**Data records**
——————————

**config.mk**
```make
export PLATFORM = sky130hd
export DESIGN_NAME = mcs_memory_checksum_scanner
export DESIGN_NICKNAME = d
export VERILOG_FILES = /design/src/rtl/mcs_pkg.sv /design/src/rtl/mcs_memory_checksum_scanner.sv
export SDC_FILE = /design/constraint.sdc
export NUM_CORES = 1
export LEC_CHECK = 0
export ABC_AREA = 1
export BUFFER_PORTS_ARGS = -buffer_cell sky130_fd_sc_hd__buf_4
export CAP_MARGIN = 5
export CORE_MARGIN = 1.5
export CORE_UTILIZATION = 25
export DETAILED_ROUTE_END_ITERATION = 7
export GPL_TIMING_DRIVEN = 1
export PLACE_DENSITY = 0.4
export SYNTH_ARGS = -nofsm -noshare
export SYNTH_HDL_FRONTEND = slang
export SYNTH_SLANG_ARGS = --single-unit
```
**constraint.sdc**
```tcl
create_clock -name i_clk -period 5.25 [get_ports i_clk]
set_input_delay 0.7875 -clock i_clk [delete_from_list [all_inputs] [get_ports i_clk]]
set_output_delay 0.7875 -clock i_clk [all_outputs]
set_load 0.02 [all_outputs]
```
## src/vlit_pkg.sv

```systemverilog
// constants and types for the vlan lookup and indirect table block
// assumes a single switch clock domain; imported by the top and the classifier
package vlit_pkg;
  // vlan table entry layout
  localparam int VLIT_ENTRIES = 16;
  localparam int VLIT_EW = 20;
  localparam int VLIT_VLD_BIT = 19;
  localparam int VLIT_MEMB_HI = 18;
  localparam int VLIT_MEMB_LO = 16;
  localparam int VLIT_FID_HI = 15;
  localparam int VLIT_FID_LO = 12;
  localparam int VLIT_VID_HI = 11;
  localparam int VLIT_VID_LO = 0;
  localparam int VLIT_VID_W = 12;
  localparam int VLIT_FID_W = 4;
  localparam int VLIT_PORTS_W = 3;
  localparam int VLIT_W5_BITS = 4;
  localparam logic [19:0] VLIT_ENTRY_RST = 20'hF0001;
  localparam logic [11:0] VLIT_NULL_VID = 12'h000;
  localparam logic [2:0] VLIT_ALL_PORTS = 3'h7;
  localparam logic [2:0] VLIT_PORT1_MASK = 3'h1;
  localparam logic [3:0] VLIT_FID_NONE = 4'h0;
  // control register fields
  localparam int VLIT_IDX_HI = 9;
  localparam int VLIT_IDX_W = 10;
  localparam int VLIT_TSEL_HI = 11;
  localparam int VLIT_TSEL_LO = 10;
  localparam int VLIT_RD_BIT = 12;
  localparam logic [1:0] VLIT_TSEL_VLAN = 2'h1;
  localparam logic [1:0] VLIT_TSEL_DYN = 2'h2;
  localparam logic [15:0] VLIT_CMD_DYN0 = 16'h1800;
  localparam logic [15:0] VLIT_CMD_VLAN_RD2 = 16'h1402;
  // global switch control 2
  localparam int VLIT_VLAN_EN_BIT = 15;
  localparam logic [15:0] VLIT_REG_RST = 16'h0000;
  // dynamic table word layout
  localparam int VLIT_DYN_W = 72;
  localparam logic [7:0] VLIT_W1_BUSY = 8'h80;
  localparam logic [7:0] VLIT_W1_RST = 8'h00;
  // register selects on the register port
  localparam logic [2:0] VLIT_SEL_CTRL = 3'h0;
  localparam logic [2:0] VLIT_SEL_W1 = 3'h1;
  localparam logic [2:0] VLIT_SEL_W2 = 3'h2;
  localparam logic [2:0] VLIT_SEL_W3 = 3'h3;
  localparam logic [2:0] VLIT_SEL_W4 = 3'h4;
  localparam logic [2:0] VLIT_SEL_W5 = 3'h5;
  localparam logic [2:0] VLIT_SEL_SWITCH_GLOBAL_CONTROL_2 = 3'h6;
  typedef enum logic [1:0] {VLIT_IDLE, VLIT_LOOKUP, VLIT_WAIT} vlit_state_e;
endpackage

```

## src/vlit_lookup_if.sv

```systemverilog
// vlan table search port between the table owner and the classifier
// assumes the search is answered combinationally in the same cycle
`timescale 1ns/1ps
interface vlit_lookup_if;
  logic [11:0] key;
  logic hit;
  logic [2:0] members;
  logic [3:0] filter_index;
  logic vlan_en;
  modport table_side (input key, output hit, output members, output filter_index,
                      output vlan_en);
  modport cls_side (output key, input hit, input members, input filter_index,
                    input vlan_en);
endinterface

```

## src/vlit_top.sv

```systemverilog
// vlan table, indirect access registers and packet classification top
// assumes all inputs come from logic on CLK_IN; dynamic table lives outside
`timescale 1ns/1ps
// Overview of operation
// - control write 0x1800 fetches dynamic entry 0 with valid-entry count
// - dynamic bits 63:48 word3, 47:32 word2, 31:16 word5, 15:0 word4
// - vlan table consulted only while control 2 bit 15 is set
// - entry bit 19 is valid, default one; only valid entries match
// - entry bits 18:16 are port membership, default 111, bit 18 port 3
// - entry bits 15:12 filter index keys address lookups in vlan mode
// - entry bits 11:0 hold the vlan identifier, default 0x001
// - untagged or null-tagged packets take their port default identifier
// - packets tagged with a non-null identifier keep the tag identifier in vlan mode
// - vlan lookup first; invalid identifier drops packet without learning
// - destination hit gives ports; miss floods members minus ingress
// - source lookup miss learns filter index and source address
// - control write 0x1402 reads entry 2 into words 5 and 4, or commits them to entry 2 after a fresh load of word 4 or 5
// - static destination result takes precedence over dynamic result
module vlit_top import vlit_pkg::*; #(
  parameter int ENTRIES = VLIT_ENTRIES
) (
  // clock, reset, enable
  input wire logic CLK_IN,
  input wire logic RST_B_IN,
  input wire logic CE_IN,
  // register port
  input wire logic [2:0] REG_ADDR_IN,
  input wire logic [15:0] REG_WDATA_IN,
  input wire logic REG_WR_IN,
  input wire logic REG_RD_IN,
  output logic [15:0] REG_RDATA_OUT,
  output logic REG_RVALID_OUT,
  // per-port default identifiers, port 1 in the low bits
  input wire logic [35:0] PORT_DFLT_VID_IN,
  // packet descriptor
  input wire logic PKT_VALID_IN,
  input wire logic [1:0] PKT_PORT_IN,
  input wire logic PKT_TAGGED_IN,
  input wire logic [11:0] PKT_TAG_VID_IN,
  output logic PKT_READY_OUT,
  // address engine
  output logic ADDR_REQ_OUT,
  output logic [3:0] ADDR_FID_OUT,
  input wire logic ADDR_RESP_IN,
  input wire logic DA_STATIC_HIT_IN,
  input wire logic [2:0] DA_STATIC_PORTS_IN,
  input wire logic DA_DYN_HIT_IN,
  input wire logic [2:0] DA_DYN_PORTS_IN,
  input wire logic SA_HIT_IN,
  // decision
  output logic FWD_VALID_OUT,
  output logic [2:0] FWD_PORTS_OUT,
  output logic [11:0] FWD_VID_OUT,
  output logic DROP_OUT,
  output logic LEARN_OUT,
  output logic [3:0] LEARN_FID_OUT,
  // dynamic table read port
  output logic DYN_RD_REQ_OUT,
  output logic [9:0] DYN_RD_IDX_OUT,
  input wire logic DYN_RD_VALID_IN,
  input wire logic [71:0] DYN_RD_DATA_IN
);
  localparam int IW = $clog2(ENTRIES);

  if (ENTRIES < 3 || ENTRIES > 512) begin : g_bad_entries
    $error("ENTRIES must lie between 3 and 512");
  end

  logic [VLIT_EW-1:0] table_reg [ENTRIES];
  logic [15:0] ctrl_reg, switch_global_control_2_reg;
  logic [7:0] w1_reg;
  logic [15:0] w2_reg, w3_reg, w4_reg, w5_reg;
  logic wr_pend_reg, dyn_pend_reg;
  logic trig, rd_sel, idx_ok, vlan_rd, vlan_wr, dyn_trig, dyn_fill;
  logic [1:0] tsel;
  logic [9:0] idx;
  logic [VLIT_EW-1:0] sel_entry;
  logic [ENTRIES-1:0] match;
  vlit_lookup_if lk ();

  // a control write is the trigger; decode its fields
  assign trig = CE_IN && REG_WR_IN && REG_ADDR_IN == VLIT_SEL_CTRL;
  assign tsel = REG_WDATA_IN[VLIT_TSEL_HI:VLIT_TSEL_LO];
  assign rd_sel = REG_WDATA_IN[VLIT_RD_BIT];
  assign idx = REG_WDATA_IN[VLIT_IDX_HI:0];
  assign idx_ok = idx < VLIT_IDX_W'(ENTRIES);
  assign sel_entry = table_reg[idx[IW-1:0]];
  // a read trigger that follows fresh loads of word 4 or 5 commits them instead
  assign vlan_wr = trig && tsel == VLIT_TSEL_VLAN && idx_ok
                   && (!rd_sel || wr_pend_reg);
  assign vlan_rd = trig && tsel == VLIT_TSEL_VLAN && idx_ok
                   && rd_sel && !wr_pend_reg;
  assign dyn_trig = trig && tsel == VLIT_TSEL_DYN && rd_sel;
  assign dyn_fill = CE_IN && dyn_pend_reg && DYN_RD_VALID_IN && !trig;

  always_ff @(posedge CLK_IN or negedge RST_B_IN) begin
    if (!RST_B_IN) begin
      for (int i = 0; i < ENTRIES; i++) begin
        table_reg[i] <= VLIT_ENTRY_RST;
      end
    end else if (vlan_wr) begin
      table_reg[idx[IW-1:0]] <= {w5_reg[VLIT_W5_BITS-1:0], w4_reg};
    end
  end

  always_ff @(posedge CLK_IN or negedge RST_B_IN) begin
    if (!RST_B_IN) begin
      ctrl_reg <= VLIT_REG_RST;
      switch_global_control_2_reg <= VLIT_REG_RST;
    end else if (CE_IN && REG_WR_IN) begin
      if (REG_ADDR_IN == VLIT_SEL_CTRL) ctrl_reg <= REG_WDATA_IN;
      if (REG_ADDR_IN == VLIT_SEL_SWITCH_GLOBAL_CONTROL_2) switch_global_control_2_reg <= REG_WDATA_IN;
    end
  end

  // data words change only on a trigger, a dynamic fill or a host write
  always_ff @(posedge CLK_IN or negedge RST_B_IN) begin
    if (!RST_B_IN) begin
      w1_reg <= VLIT_W1_RST;
      w2_reg <= VLIT_REG_RST;
      w3_reg <= VLIT_REG_RST;
      w4_reg <= VLIT_REG_RST;
      w5_reg <= VLIT_REG_RST;
    end else if (trig) begin
      if (vlan_rd) begin
        w5_reg <= {{(16-VLIT_W5_BITS){1'b0}},
                   sel_entry[VLIT_EW-1:16]};
        w4_reg <= sel_entry[15:0];
      end
      if (dyn_trig) w1_reg <= VLIT_W1_BUSY;
    end else if (dyn_fill) begin
      w1_reg <= DYN_RD_DATA_IN[71:64];
      w3_reg <= DYN_RD_DATA_IN[63:48];
      w2_reg <= DYN_RD_DATA_IN[47:32];
      w5_reg <= DYN_RD_DATA_IN[31:16];
      w4_reg <= DYN_RD_DATA_IN[15:0];
    end else if (CE_IN && REG_WR_IN) begin
      unique case (REG_ADDR_IN)
        VLIT_SEL_W1: w1_reg <= REG_WDATA_IN[7:0];
        VLIT_SEL_W2: w2_reg <= REG_WDATA_IN;
        VLIT_SEL_W3: w3_reg <= REG_WDATA_IN;
        VLIT_SEL_W4: w4_reg <= REG_WDATA_IN;
        VLIT_SEL_W5: w5_reg <= REG_WDATA_IN;
        default: ;
      endcase
    end
  end

  // fresh loads of words 4 or 5 mark a pending vlan entry write
  always_ff @(posedge CLK_IN or negedge RST_B_IN) begin
    if (!RST_B_IN) begin
      wr_pend_reg <= 1'b0;
    end else if (trig) begin
      wr_pend_reg <= 1'b0;
    end else if (CE_IN && REG_WR_IN
                 && (REG_ADDR_IN == VLIT_SEL_W4
                     || REG_ADDR_IN == VLIT_SEL_W5)) begin
      wr_pend_reg <= 1'b1;
    end
  end

  always_ff @(posedge CLK_IN or negedge RST_B_IN) begin
    if (!RST_B_IN) begin
      dyn_pend_reg <= 1'b0;
      DYN_RD_REQ_OUT <= 1'b0;
      DYN_RD_IDX_OUT <= 10'h000;
    end else if (CE_IN) begin
      DYN_RD_REQ_OUT <= dyn_trig;
      if (dyn_trig) begin
        dyn_pend_reg <= 1'b1;
        DYN_RD_IDX_OUT <= idx;
      end else if (DYN_RD_VALID_IN) begin
        dyn_pend_reg <= 1'b0;
      end
    end
  end

  always_ff @(posedge CLK_IN or negedge RST_B_IN) begin
    if (!RST_B_IN) begin
      REG_RDATA_OUT <= VLIT_REG_RST;
      REG_RVALID_OUT <= 1'b0;
    end else if (CE_IN) begin
      REG_RVALID_OUT <= REG_RD_IN;
      if (REG_RD_IN) begin
        unique case (REG_ADDR_IN)
          VLIT_SEL_CTRL: REG_RDATA_OUT <= ctrl_reg;
          VLIT_SEL_W1: REG_RDATA_OUT <= {8'h00, w1_reg};
          VLIT_SEL_W2: REG_RDATA_OUT <= w2_reg;
          VLIT_SEL_W3: REG_RDATA_OUT <= w3_reg;
          VLIT_SEL_W4: REG_RDATA_OUT <= w4_reg;
          VLIT_SEL_W5: REG_RDATA_OUT <= w5_reg;
          VLIT_SEL_SWITCH_GLOBAL_CONTROL_2: REG_RDATA_OUT <= switch_global_control_2_reg;
          default: REG_RDATA_OUT <= VLIT_REG_RST;
        endcase
      end
    end
  end

  // search every entry for the identifier; only valid entries may match
  for (genvar g = 0; g < ENTRIES; g++) begin : g_match
    assign match[g] = table_reg[g][VLIT_VLD_BIT]
                      && table_reg[g][VLIT_VID_HI:VLIT_VID_LO] == lk.key;
  end

  always_comb begin
    lk.hit = 1'b0;
    lk.members = VLIT_ALL_PORTS;
    lk.filter_index = VLIT_FID_NONE;
    for (int i = ENTRIES - 1; i >= 0; i--) begin
      if (match[i]) begin
        lk.hit = 1'b1;
        lk.members = table_reg[i][VLIT_MEMB_HI:VLIT_MEMB_LO];
        lk.filter_index = table_reg[i][VLIT_FID_HI:VLIT_FID_LO];
      end
    end
  end
  assign lk.vlan_en = switch_global_control_2_reg[VLIT_VLAN_EN_BIT];

  vlit_classifier u_cls (
    .clk_in(CLK_IN),
    .rst_b_in(RST_B_IN),
    .ce_in(CE_IN),
    .lk(lk),
    .pkt_valid_in(PKT_VALID_IN),
    .pkt_port_in(PKT_PORT_IN),
    .pkt_tagged_in(PKT_TAGGED_IN),
    .pkt_tag_vid_in(PKT_TAG_VID_IN),
    .dflt_vid_in(PORT_DFLT_VID_IN),
    .pkt_ready_out(PKT_READY_OUT),
    .addr_req_out(ADDR_REQ_OUT),
    .addr_fid_out(ADDR_FID_OUT),
    .addr_resp_in(ADDR_RESP_IN),
    .da_static_hit_in(DA_STATIC_HIT_IN),
    .da_static_ports_in(DA_STATIC_PORTS_IN),
    .da_dyn_hit_in(DA_DYN_HIT_IN),
    .da_dyn_ports_in(DA_DYN_PORTS_IN),
    .sa_hit_in(SA_HIT_IN),
    .fwd_valid_out(FWD_VALID_OUT),
    .fwd_ports_out(FWD_PORTS_OUT),
    .fwd_vid_out(FWD_VID_OUT),
    .drop_out(DROP_OUT),
    .learn_out(LEARN_OUT),
    .learn_fid_out(LEARN_FID_OUT)
  );

  a_dyn_trigger: assert property (
    @(posedge CLK_IN) disable iff (!RST_B_IN)
    (trig && REG_WDATA_IN == VLIT_CMD_DYN0)
    |=> DYN_RD_REQ_OUT && DYN_RD_IDX_OUT == 10'h000 && w1_reg[7])
    else $error("dynamic entry 0 not fetched");
  a_vlan_read: assert property (
    @(posedge CLK_IN) disable iff (!RST_B_IN)
    (trig && REG_WDATA_IN == VLIT_CMD_VLAN_RD2 && !wr_pend_reg)
    |=> {w5_reg[VLIT_W5_BITS-1:0], w4_reg} == table_reg[2]
        && w5_reg[15:VLIT_W5_BITS] == '0)
    else $error("vlan entry 2 not presented");
  a_dyn_words: assert property (
    @(posedge CLK_IN) disable iff (!RST_B_IN)
    dyn_fill |=> w3_reg == $past(DYN_RD_DATA_IN[63:48])
                 && w2_reg == $past(DYN_RD_DATA_IN[47:32])
                 && w5_reg == $past(DYN_RD_DATA_IN[31:16])
                 && w4_reg == $past(DYN_RD_DATA_IN[15:0]))
    else $error("dynamic words misplaced");
  a_data_hold: assert property (
    @(posedge CLK_IN) disable iff (!RST_B_IN)
    (!trig && !dyn_fill && !(CE_IN && REG_WR_IN))
    |=> $stable(w1_reg) && $stable(w2_reg) && $stable(w3_reg)
        && $stable(w4_reg) && $stable(w5_reg))
    else $error("data words changed without cause");
  a_entry_commit: assert property (
    @(posedge CLK_IN) disable iff (!RST_B_IN)
    vlan_wr |=> table_reg[$past(idx[IW-1:0])] == $past({w5_reg[3:0], w4_reg}))
    else $error("vlan entry not committed");
endmodule

```

## src/vlit_classifier.sv

```systemverilog
// per-packet vlan assignment, drop, forwarding and learning decision
// assumes address results arrive from an external engine on the same clock
`timescale 1ns/1ps
module vlit_classifier import vlit_pkg::*; (
  // clock and control
  input wire logic clk_in,
  input wire logic rst_b_in,
  input wire logic ce_in,
  vlit_lookup_if.cls_side lk,
  // packet descriptor
  input wire logic pkt_valid_in,
  input wire logic [1:0] pkt_port_in,
  input wire logic pkt_tagged_in,
  input wire logic [11:0] pkt_tag_vid_in,
  input wire logic [35:0] dflt_vid_in,
  output logic pkt_ready_out,
  // address engine
  output logic addr_req_out,
  output logic [3:0] addr_fid_out,
  input wire logic addr_resp_in,
  input wire logic da_static_hit_in,
  input wire logic [2:0] da_static_ports_in,
  input wire logic da_dyn_hit_in,
  input wire logic [2:0] da_dyn_ports_in,
  input wire logic sa_hit_in,
  // decision
  output logic fwd_valid_out,
  output logic [2:0] fwd_ports_out,
  output logic [11:0] fwd_vid_out,
  output logic drop_out,
  output logic learn_out,
  output logic [3:0] learn_fid_out
);
  vlit_state_e state_reg, state_next;
  logic [11:0] vid_reg, sel_vid, port_dflt;
  logic [1:0] port_reg;
  logic [2:0] memb_reg, ing_mask;
  logic take, bad_vlan;

  assign take = ce_in && pkt_ready_out && pkt_valid_in;
  assign bad_vlan = lk.vlan_en && !lk.hit;
  assign ing_mask = VLIT_PORT1_MASK << port_reg;
  assign lk.key = vid_reg;

  always_comb begin
    unique case (pkt_port_in)
      2'h0: port_dflt = dflt_vid_in[VLIT_VID_W-1:0];
      2'h1: port_dflt = dflt_vid_in[2*VLIT_VID_W-1:VLIT_VID_W];
      default: port_dflt = dflt_vid_in[3*VLIT_VID_W-1:2*VLIT_VID_W];
    endcase
    // tag wins only when it carries a non-null identifier
    if (lk.vlan_en && pkt_tagged_in && pkt_tag_vid_in != VLIT_NULL_VID) begin
      sel_vid = pkt_tag_vid_in;
    end else begin
      sel_vid = port_dflt;
    end
  end

  always_comb begin
    state_next = state_reg;
    unique case (state_reg)
      VLIT_IDLE: if (take) state_next = VLIT_LOOKUP;
      VLIT_LOOKUP: state_next = bad_vlan ? VLIT_IDLE : VLIT_WAIT;
      VLIT_WAIT: if (addr_resp_in) state_next = VLIT_IDLE;
    endcase
  end

  always_ff @(posedge clk_in or negedge rst_b_in) begin
    if (!rst_b_in) begin
      state_reg <= VLIT_IDLE;
      pkt_ready_out <= 1'b1;
    end else if (ce_in) begin
      state_reg <= state_next;
      pkt_ready_out <= (state_next == VLIT_IDLE);
    end
  end

  always_ff @(posedge clk_in or negedge rst_b_in) begin
    if (!rst_b_in) begin
      vid_reg <= VLIT_NULL_VID;
      port_reg <= 2'h0;
    end else if (take) begin
      vid_reg <= sel_vid;
      port_reg <= pkt_port_in;
    end
  end

  // vlan table result gates the address lookups
  always_ff @(posedge clk_in or negedge rst_b_in) begin
    if (!rst_b_in) begin
      drop_out <= 1'b0;
      addr_req_out <= 1'b0;
      addr_fid_out <= VLIT_FID_NONE;
      memb_reg <= VLIT_ALL_PORTS;
    end else if (ce_in) begin
      drop_out <= (state_reg == VLIT_LOOKUP) && bad_vlan;
      addr_req_out <= (state_reg == VLIT_LOOKUP) && !bad_vlan;
      if (state_reg == VLIT_LOOKUP) begin
        addr_fid_out <= lk.vlan_en ? lk.filter_index : VLIT_FID_NONE;
        memb_reg <= lk.vlan_en ? lk.members : VLIT_ALL_PORTS;
      end
    end
  end

  always_ff @(posedge clk_in or negedge rst_b_in) begin
    if (!rst_b_in) begin
      fwd_valid_out <= 1'b0;
      fwd_ports_out <= 3'h0;
      fwd_vid_out <= VLIT_NULL_VID;
      learn_out <= 1'b0;
      learn_fid_out <= VLIT_FID_NONE;
    end else if (ce_in) begin
      fwd_valid_out <= 1'b0;
      learn_out <= 1'b0;
      if (state_reg == VLIT_WAIT && addr_resp_in) begin
        fwd_valid_out <= 1'b1;
        fwd_vid_out <= vid_reg;
        if (da_static_hit_in) begin
          fwd_ports_out <= da_static_ports_in;
        end else if (da_dyn_hit_in) begin
          fwd_ports_out <= da_dyn_ports_in;
        end else begin
          fwd_ports_out <= memb_reg & ~ing_mask;
        end
        learn_out <= !sa_hit_in;
        learn_fid_out <= addr_fid_out;
      end
    end
  end

  a_drop_invalid: assert property (
    @(posedge clk_in) disable iff (!rst_b_in)
    (ce_in && state_reg == VLIT_LOOKUP && lk.vlan_en && !lk.hit)
    |=> drop_out && !addr_req_out && !learn_out)
    else $error("bad vlan not dropped");
  a_mode_off_nofid: assert property (
    @(posedge clk_in) disable iff (!rst_b_in)
    (ce_in && state_reg == VLIT_LOOKUP && !lk.vlan_en)
    |=> addr_req_out && addr_fid_out == VLIT_FID_NONE)
    else $error("table used with vlan mode off");
  a_fid_key: assert property (
    @(posedge clk_in) disable iff (!rst_b_in)
    (ce_in && state_reg == VLIT_LOOKUP && lk.vlan_en && lk.hit)
    |=> addr_req_out && addr_fid_out == $past(lk.filter_index))
    else $error("address lookup not keyed on filter index");
  a_static_first: assert property (
    @(posedge clk_in) disable iff (!rst_b_in)
    (ce_in && state_reg == VLIT_WAIT && addr_resp_in && da_static_hit_in)
    |=> fwd_valid_out && fwd_ports_out == $past(da_static_ports_in))
    else $error("static result not preferred");
  a_flood_members: assert property (
    @(posedge clk_in) disable iff (!rst_b_in)
    (ce_in && state_reg == VLIT_WAIT && addr_resp_in && !da_static_hit_in
     && !da_dyn_hit_in)
    |=> fwd_ports_out == $past(memb_reg & ~ing_mask))
    else $error("miss not flooded to members");
  a_learn_miss: assert property (
    @(posedge clk_in) disable iff (!rst_b_in)
    (ce_in && state_reg == VLIT_WAIT && addr_resp_in)
    |=> learn_out == !$past(sa_hit_in)
        && learn_fid_out == $past(addr_fid_out))
    else $error("learning does not follow source miss");
  a_vid_tagged: assert property (
    @(posedge clk_in) disable iff (!rst_b_in)
    (take && lk.vlan_en && pkt_tagged_in && pkt_tag_vid_in != VLIT_NULL_VID)
    |=> vid_reg == $past(pkt_tag_vid_in))
    else $error("tag identifier not used");
  a_vid_default: assert property (
    @(posedge clk_in) disable iff (!rst_b_in)
    (take && lk.vlan_en && (!pkt_tagged_in || pkt_tag_vid_in == VLIT_NULL_VID))
    |=> vid_reg == $past(port_dflt))
    else $error("port default identifier not used");
endmodule

```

——————————

**Exercise goal**
Return every line above that contains the word "between".

**Task response**
// vlan table search port between the table owner and the classifier
    $error("ENTRIES must lie between 3 and 512");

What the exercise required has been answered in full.